→ **What needs to be done**: Below are the records; give again exactly the line with "- Cell total of the unflattened synthesis: 70", the line with "assigned) | wide_ff_reg.sv:20", and each line that lies between them, and nothing besides.
:::::
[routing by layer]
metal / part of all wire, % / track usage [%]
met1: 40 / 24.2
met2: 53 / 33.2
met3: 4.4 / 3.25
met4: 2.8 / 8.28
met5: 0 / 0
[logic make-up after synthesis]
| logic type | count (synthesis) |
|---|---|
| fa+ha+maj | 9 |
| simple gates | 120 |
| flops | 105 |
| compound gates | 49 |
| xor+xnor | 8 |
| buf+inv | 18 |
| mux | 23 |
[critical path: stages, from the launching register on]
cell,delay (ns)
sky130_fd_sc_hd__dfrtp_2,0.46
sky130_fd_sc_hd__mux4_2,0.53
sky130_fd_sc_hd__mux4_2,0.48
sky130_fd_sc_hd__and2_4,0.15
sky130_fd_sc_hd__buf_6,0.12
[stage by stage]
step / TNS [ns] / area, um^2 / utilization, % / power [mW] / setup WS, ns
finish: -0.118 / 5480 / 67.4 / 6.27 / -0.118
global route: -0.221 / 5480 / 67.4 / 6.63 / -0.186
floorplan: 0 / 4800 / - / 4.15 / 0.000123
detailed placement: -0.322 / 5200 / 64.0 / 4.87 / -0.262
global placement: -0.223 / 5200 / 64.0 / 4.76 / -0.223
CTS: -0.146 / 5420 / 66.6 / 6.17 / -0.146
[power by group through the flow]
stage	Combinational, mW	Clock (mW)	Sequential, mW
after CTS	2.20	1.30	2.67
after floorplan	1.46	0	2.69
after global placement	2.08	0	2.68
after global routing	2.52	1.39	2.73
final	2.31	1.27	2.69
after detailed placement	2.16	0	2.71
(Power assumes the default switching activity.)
File: src/rtl/wide_ff_pkg.sv
// Shared types and default parameters for the wide FF skid slice.
package wide_ff_pkg;

  // Slice occupancy: EMPTY (nothing held), FULL (main only), SKID (main + skid).
  typedef enum logic [1:0] {
    ST_EMPTY = 2'b00,
    ST_FULL  = 2'b01,
    ST_SKID  = 2'b10
  } state_t;

  localparam int          DEF_WIDTH     = 4;
  localparam logic [3:0]  DEF_RESET_VAL = 4'b0110;
  localparam int          DEF_CNT_W     = 4;

endpackage

File: src/rtl/wide_ff_reg.sv
// WIDTH-bit data register with async clear, sync clear and clock enable.
// Both clears load RESET_VAL so the power-up, clr and flush values agree.
module wide_ff_reg #(
  parameter int               WIDTH     = 4,
  parameter logic [WIDTH-1:0] RESET_VAL = 4'b0110
) (
  input  logic             clk,
  input  logic             clr,
  input  logic             flush,
  input  logic             en,
  input  logic [WIDTH-1:0] d,
  output logic [WIDTH-1:0] q
);

  logic [WIDTH-1:0] q_r;

  // Data storage: async clr, then sync flush, then enabled load; otherwise hold.
  always_ff @(posedge clk or posedge clr) begin
    if (clr) begin
      q_r <= RESET_VAL;
    end else if (flush) begin
      q_r <= RESET_VAL;
    end else if (en) begin
      q_r <= d;
    end
  end

  assign q = q_r;

endmodule

File: src/rtl/wide_ff_skid_slice.sv
// Two-entry valid/ready skid slice. All handshake outputs come straight from
// flops, so there is no combinational path from out_ready to in_ready.
module wide_ff_skid_slice
  import wide_ff_pkg::*;
#(
  parameter int               WIDTH     = DEF_WIDTH,
  parameter logic [WIDTH-1:0] RESET_VAL = DEF_RESET_VAL,
  parameter int               CNT_W     = DEF_CNT_W
) (
  input  logic             clk,
  input  logic             clr,
  input  logic             flush,
  input  logic             in_valid,
  output logic             in_ready,
  input  logic [WIDTH-1:0] in_data,
  output logic             out_valid,
  input  logic             out_ready,
  output logic [WIDTH-1:0] out_data,
  output logic [CNT_W-1:0] xfer_cnt
);

  state_t           state_r;
  state_t           state_nxt_s;
  logic             in_ready_r;
  logic             out_valid_r;
  logic [CNT_W-1:0] cnt_r;

  logic             accept_s;
  logic             take_s;
  logic             main_en_s;
  logic             skid_en_s;
  logic             main_from_skid_s;
  logic [WIDTH-1:0] main_d_s;
  logic [WIDTH-1:0] main_q_s;
  logic [WIDTH-1:0] skid_q_s;

  assign accept_s = in_valid & in_ready_r;
  assign take_s   = out_valid_r & out_ready;

  // Next-state and data-register load decisions; flush overrides the state only,
  // the data registers apply flush themselves.
  always_comb begin
    state_nxt_s      = state_r;
    main_en_s        = 1'b0;
    skid_en_s        = 1'b0;
    main_from_skid_s = 1'b0;
    case (state_r)
      ST_EMPTY: begin
        if (accept_s) begin
          state_nxt_s = ST_FULL;
          main_en_s   = 1'b1;
        end else begin
          state_nxt_s = ST_EMPTY;
        end
      end
      ST_FULL: begin
        if (accept_s && take_s) begin
          state_nxt_s = ST_FULL;
          main_en_s   = 1'b1;
        end else if (accept_s) begin
          state_nxt_s = ST_SKID;
          skid_en_s   = 1'b1;
        end else if (take_s) begin
          state_nxt_s = ST_EMPTY;
        end else begin
          state_nxt_s = ST_FULL;
        end
      end
      ST_SKID: begin
        if (take_s) begin
          state_nxt_s      = ST_FULL;
          main_en_s        = 1'b1;
          main_from_skid_s = 1'b1;
        end else begin
          state_nxt_s = ST_SKID;
        end
      end
      default: begin
        state_nxt_s = ST_EMPTY;
      end
    endcase
    if (flush) begin
      state_nxt_s = ST_EMPTY;
    end else begin
      state_nxt_s = state_nxt_s;
    end
  end

  // Main register refills from the skid entry when draining SKID, else from input.
  always_comb begin
    if (main_from_skid_s) begin
      main_d_s = skid_q_s;
    end else begin
      main_d_s = in_data;
    end
  end

  // State and registered handshake flags, derived from the next state.
  always_ff @(posedge clk or posedge clr) begin
    if (clr) begin
      state_r     <= ST_EMPTY;
      in_ready_r  <= 1'b0;
      out_valid_r <= 1'b0;
    end else begin
      state_r     <= state_nxt_s;
      in_ready_r  <= (state_nxt_s != ST_SKID);
      out_valid_r <= (state_nxt_s != ST_EMPTY);
    end
  end

  // Completed output handshakes; wraps naturally and ignores flush.
  always_ff @(posedge clk or posedge clr) begin
    if (clr) begin
      cnt_r <= {CNT_W{1'b0}};
    end else if (take_s) begin
      cnt_r <= cnt_r + {{(CNT_W-1){1'b0}}, 1'b1};
    end
  end

  wide_ff_reg #(.WIDTH(WIDTH), .RESET_VAL(RESET_VAL)) u_main (
    .clk   (clk),
    .clr   (clr),
    .flush (flush),
    .en    (main_en_s),
    .d     (main_d_s),
    .q     (main_q_s)
  );

  wide_ff_reg #(.WIDTH(WIDTH), .RESET_VAL(RESET_VAL)) u_skid (
    .clk   (clk),
    .clr   (clr),
    .flush (flush),
    .en    (skid_en_s),
    .d     (in_data),
    .q     (skid_q_s)
  );

  assign in_ready  = in_ready_r;
  assign out_valid = out_valid_r;
  assign out_data  = main_q_s;
  assign xfer_cnt  = cnt_r;

endmodule

File: config.mk
export PLATFORM = sky130hd
export DESIGN_NAME = wide_ff_skid_slice
export DESIGN_NICKNAME = d
export VERILOG_FILES = /design/src/rtl/wide_ff_pkg.sv /design/src/rtl/wide_ff_reg.sv /design/src/rtl/wide_ff_skid_slice.sv
export SDC_FILE = /design/constraint.sdc
export NUM_CORES = 1
export LEC_CHECK = 0
export BUFFER_PORTS_ARGS = -buffer_cell sky130_fd_sc_hd__buf_2
export CORE_MARGIN = 5
export CORE_UTILIZATION = 50
export DETAILED_ROUTE_END_ITERATION = 8
export PLACE_DENSITY_LB_ADDON = 0.25
export SYNTH_ARGS = -nofsm -noshare
export SYNTH_HDL_FRONTEND = slang
export SYNTH_SLANG_ARGS = --single-unit
File: constraint.sdc
create_clock -name clk -period 1.7 [get_ports clk]
set_input_delay 0.51 -clock clk [delete_from_list [all_inputs] [get_ports clk]]
set_output_delay 0.51 -clock clk [all_outputs]
set_load 0.05 [all_outputs]
## After elaboration in Yosys (flattened, before gate mapping)

Cells that the tools add are included.

- Register bits after elaboration: 16
- Input port bits: 9
- Output and inout bits: 10

- $add $sub $neg: 1
- Equality and inequality tests: 3
- Multiplexer cells: 19
- Bitwise logic cells: 2
- Reductions and logical operators: 5

Operator list:

| operator | number |
|---|---|
| $mux W4 | 5 |
| $mux W1 | 8 |
| $mux W2 | 4 |
| $pmux W2 S3 | 1 |
| $reduce_bool A2 Y1 | 3 |
| $add A4 B1 Y4 const B | 1 |
| $pmux W1 S3 | 1 |
| $and A1 B1 Y1 | 2 |
| $eq A2 B1 Y1 const B | 1 |
| $eq A2 B2 Y1 const B | 1 |
| $logic_not A2 Y1 | 1 |
| $ne A2 B2 Y1 const B | 1 |
| $logic_and A1 B1 Y1 | 1 |

## Depth between registers and ports, before layout

- Depth in word-level cells: 7
- Mapped depth: 7
- Gate-level depth less buffers: 7

## Hierarchy

From an unflattened synthesis, not the netlist that was laid out.

- Cell total of the unflattened synthesis: 70
- Area, all modules: 814.5 sq um

Modules (own cells, without submodules):

| module | instances | cells each | area an instance (sq um) | sequential area each (sq um) |
|---|---|---|---|---|
| wide_ff_skid_slice | 1 | 44 | 486.7 | 200.2 |
| wide_ff_reg | 2 | 13 | 163.9 | 102.6 |

## Worst setup path after synthesis

Ideal clock, no wire load.

- Kind: register to register
- Start: register out_valid_r (netlist: out_valid)
- End: register u_main.q_r[0] (netlist: u_main.q[0])
- Library setup time: 0.094 ns
- Data arrival time: 1.646 ns
- Slack: -0.040 ns
- Cell stages (with the launch flop): 8
- Path buffers: 0
- Period minus slack after synthesis: 1.740 ns
- Cell sequence: dfrtp_1 nand2_1 inv_1 ha_1 nand3b_1 o211ai_2 nor2_1 a211oi_1

- Cells in the longest elaborated chain, start to end: 6
- Elaborated cells on any way between the ends: 10
- Those cells by class: 7 x mux; 1 x bitwise; 2 x reduce/logical

Ends and longest elaborated chain:

| element | RTL line | source |
|---|---|---|
| from (decl) | wide_ff_skid_slice.sv:25 | `logic out_valid_r;` |
| from (signal assigned) | wide_ff_skid_slice.sv:107 | `out_valid_r <= (state_nxt_s != ST_EMPTY);` |
| $and A1 B1 Y1 (*) | wide_ff_skid_slice.sv:38 | `assign take_s = out_valid_r & out_ready;` |
| via take_s | wide_ff_skid_slice.sv:29 | `logic take_s;` |
| $mux W1 | wide_ff_skid_slice.sv:70 | `if (take_s) begin` |
| $mux W1 | wide_ff_skid_slice.sv:47 | `case (state_r)` |
| $mux W4 | wide_ff_skid_slice.sv:91 | `if (main_from_skid_s) begin` |
| $mux W4 | wide_ff_reg.sv:23 | `end else if (en) begin` |
| $mux W4 | wide_ff_reg.sv:21 | `end else if (flush) begin` |
| to (signal assigned) | wide_ff_reg.sv:20 | `q_r <= RESET_VAL;` |
| to (signal assigned) | wide_ff_reg.sv:22 | `q_r <= RESET_VAL;` |
| to (signal assigned) | wide_ff_reg.sv:24 | `q_r <= d;` |
| to (decl) | wide_ff_reg.sv:15 | `logic [WIDTH-1:0] q_r;` |

Mark *: on every way through the listed nets, which the timed path passes. The rest lies on a longest branch. The select of a mux whose other input is x is not followed.
A chain may end at the register's enable or synchronous reset.

## Worst setup path in the final report

- Start: register u_main.q_r[2] (netlist: u_main.q[2])
- End: output out_data[2]

RTL lines:

| element | RTL line | source |
|---|---|---|
| to (decl) | wide_ff_skid_slice.sv:18 | `output logic [WIDTH-1:0] out_data,` |

No word-level cell between the ends.

==> metrics.txt <==
status=finished clean; initial antenna violation count=0; final hold violation count=0; layout cells sized above 1=36.2%; final antenna-violating net count=0; I/O pin cnt=19; Final min period=between 1.5 and 2 ns; worst path cell trace=buf_2; crit path capture type=primary output; Worst Tran Pin Value=0.596 ns; cell taking the most area after synthesis=dfrtp_1; DR pass1 iterations=4; Yosys cell types=24; CP delay by family, top=flip-flops; Die W=~50 µm; total track usage=14.8%; switching fraction of total power=42.8%; Worst IR Drop VDD=0.00104 V; CP Launch Type=flop; max_cap viols=0; first-pass GRT wire length=around 2800 µm; Reg area=around 410 µm²; mean routed wirelength per cell=between 10 and 15 µm; RR Endpoint=u_main.q[1]; register area share after synthesis=50.6%; Starting Density=53.2%; Vias/cell=5.24; number of antenna diodes=0; Die Y=~50 µm; most common cell in the netlist=dfrtp_1; Hold Path Class=in -> async; Leak=0.478 nW; Fill cells=between 100 and 150; TritonCTS clock tree=built; RR Startpoint=out_valid; latest clock arrival within the worst-skew pair=0.28 ns; area delta synth->final=19.5%; r2r setup slk=0.21 ns; RD Place Congestion=0.773; Port-buffer cells=18; Final setup violation count=0; Crit path buffers/inverters=1; Resized cells post-CTS=0; largest cells by area after synthesis=dfrtp_1 38%, dfstp_2 13%, mux2i_1 5.0%; die area=2500 µm²; Yosys top cell area share=37.5%; multi-input logic area=380 µm²; Util after Layout=63.5%; Slew headroom=60.3%; syn nets=82; critical path class=reg -> out; commonest cells in the netlist=12 x dfrtp_1, 8 x nand2_1, 5 x nand3_1; Final Cycle Share=93.7%; largest net degree at the start of global routing=17; post-DP HPWL=1240 µm; register bit count reported by yosys=16; Worst path slowest cell=dfstp_2; Post-CTS Hold Buffers=0; combinational power share=39.7%; Residual DRC=0; Rows=14; PD cells=between 1000 and 1500 nW/µm²; fmax=around 630 MHz; mapped cell area=801 µm²; Crit path required time=1.19 ns; Clock power frac=17.1%; Max stage delay on crit path=~0.54 ns; Top FF cell, synth=dfrtp_1; Placeable Area=~1500 µm²; Total Routed Length=1590 µm; ys async rst share=100%; number of synthesized flops with an enable pin=0; Final Max Slew Viols=0; CP arrival=around 1.1 ns; clk sink count=16; cell count after synthesis=70; Num CTS Buffers=3; # H-tree levels=1; CTS max path bufs=2; RSZ-0062 raised after global routing=false; initial DRC count=13; reg2reg path depth=7; clk_skew=0.00160 ns; Avg Synthesized Cell Area=approximately 11 µm²; setup_tns=0 ns; Ys Warns=0; Root Driver=clkbuf_4; net load switching power=0.521 mW; CP max FO=2; Post-CTS Setup Bufs=0; CTS clock-pin slew for the worst setup and hold paths=0.09 ns; share of power burned in registers=43.3%; internal power=0.696 mW; vias in the first global route=614; gr ovfl total=0; DR vias=576; # nets final=107
per-stage QoR:
stage,power (mW),worst slack [ns],hold WS [ns],cell area (µm²),std cells
finish,1.22,0.107,0.276,957,110
global route,1.30,0.0628,0.318,957,110
CTS,1.23,0.103,0.294,957,110
detailed placement,1.02,0.0562,0.460,931,106
global placement,1.01,0.0591,0.457,931,106
floorplan,0.892,0.120,0.421,802,70
cells by family (layout without fill, tap and decap cells):
group / count (synthesis) / count (layout) / share of synthesized area, %
AO/OA/AOI/OAI: 9 / 9 / 7.66
XOR/XNOR: 3 / 3 / 3.28
adder cells (fa/ha/maj): 3 / 3 / 4.69
multiplexers: 7 / 7 / 9.22
AND/OR/NAND/NOR: 28 / 28 / 22.7
buffers and inverters: 4 / 28 / 1.87
flip-flops: 16 / 16 / 50.6
how the worst max path moves through the flow:
stage / start / endpoint / slack, ns / depth (start not counted)
6_report: u_main.q[2] / out_data[2] / 0.11 / 1
5_1_grt: u_main.q[2] / out_data[2] / 0.06 / 1
4_1_cts: u_main.q[2] / out_data[2] / 0.10 / 1
3_5_place_dp: out_ready / u_main.q[1] / 0.06 / 8
3_3_place_gp: out_ready / u_main.q[1] / 0.06 / 8
2_1_floorplan: in_ready / u_main.q[0] / 0.12 / 6
flip-flops by register name, summed over array words and instances, names as in the netlist:
signal / cells
in_ready: 1
out_valid: 1
state_r: 2
u_main.q: 4
u_skid.q: 4
xfer_cnt: 4
area by class of cell:
type | count | share of cell area, %
repair buffers | 21 | 11.8
well taps | 16 | 2.09
inverters | 3 | 1.18
multi-input cells | 50 | 39.7
flip-flops and latches | 16 | 42.5
clock buffers | 4 | 2.75
cell usage in the layout, fill, tap and decap left out, types with 2 or more instances in the layout:
cell type,netlist,final
ha_1,3,3
mux2i_1,4,4
nand2_1,8,8
a21oi_1,4,4
buf_4,0,3
and2_1,2,2
clkbuf_4,0,3
a211oi_1,2,2
inv_1,3,3
nand3_1,5,5
nand2b_1,2,2
dfrtp_1,12,11
nor2_1,3,3
mux2_1,2,2
xnor2_1,3,3
dfstp_2,4,4
nand3b_1,4,4
buf_2,0,18
power by group through the flow:
| stage | Clock (mW) | Combinational [mW] | Sequential (mW) |
|---|---|---|---|
| final | 0.208 | 0.483 | 0.526 |
| after global routing | 0.240 | 0.519 | 0.543 |
| after CTS | 0.213 | 0.489 | 0.528 |
| after detailed placement | 0 | 0.488 | 0.533 |
| after global placement | 0 | 0.478 | 0.531 |
| after floorplan | 0 | 0.145 | 0.747 |
layer usage:
metal,global-route usage (%),wire length [µm],share of wire [%],vias to the layer above
met2,23.2,738,46,14
met1,18.6,745,47,268
met5,0,0,0,-
li1,-,-,-,292
met4,6.55,15,0.94,0
met3,4.22,90,5.7,2
Power figures use the tool's default switching activity.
:::::
→ **Response area**:
- Cell total of the unflattened synthesis: 70
- Area, all modules: 814.5 sq um

Modules (own cells, without submodules):

| module | instances | cells each | area an instance (sq um) | sequential area each (sq um) |
|---|---|---|---|---|
| wide_ff_skid_slice | 1 | 44 | 486.7 | 200.2 |
| wide_ff_reg | 2 | 13 | 163.9 | 102.6 |

## Worst setup path after synthesis

Ideal clock, no wire load.

- Kind: register to register
- Start: register out_valid_r (netlist: out_valid)
- End: register u_main.q_r[0] (netlist: u_main.q[0])
- Library setup time: 0.094 ns
- Data arrival time: 1.646 ns
- Slack: -0.040 ns
- Cell stages (with the launch flop): 8
- Path buffers: 0
- Period minus slack after synthesis: 1.740 ns
- Cell sequence: dfrtp_1 nand2_1 inv_1 ha_1 nand3b_1 o211ai_2 nor2_1 a211oi_1

- Cells in the longest elaborated chain, start to end: 6
- Elaborated cells on any way between the ends: 10
- Those cells by class: 7 x mux; 1 x bitwise; 2 x reduce/logical

Ends and longest elaborated chain:

| element | RTL line | source |
|---|---|---|
| from (decl) | wide_ff_skid_slice.sv:25 | `logic out_valid_r;` |
| from (signal assigned) | wide_ff_skid_slice.sv:107 | `out_valid_r <= (state_nxt_s != ST_EMPTY);` |
| $and A1 B1 Y1 (*) | wide_ff_skid_slice.sv:38 | `assign take_s = out_valid_r & out_ready;` |
| via take_s | wide_ff_skid_slice.sv:29 | `logic take_s;` |
| $mux W1 | wide_ff_skid_slice.sv:70 | `if (take_s) begin` |
| $mux W1 | wide_ff_skid_slice.sv:47 | `case (state_r)` |
| $mux W4 | wide_ff_skid_slice.sv:91 | `if (main_from_skid_s) begin` |
| $mux W4 | wide_ff_reg.sv:23 | `end else if (en) begin` |
| $mux W4 | wide_ff_reg.sv:21 | `end else if (flush) begin` |
| to (signal assigned) | wide_ff_reg.sv:20 | `q_r <= RESET_VAL;` |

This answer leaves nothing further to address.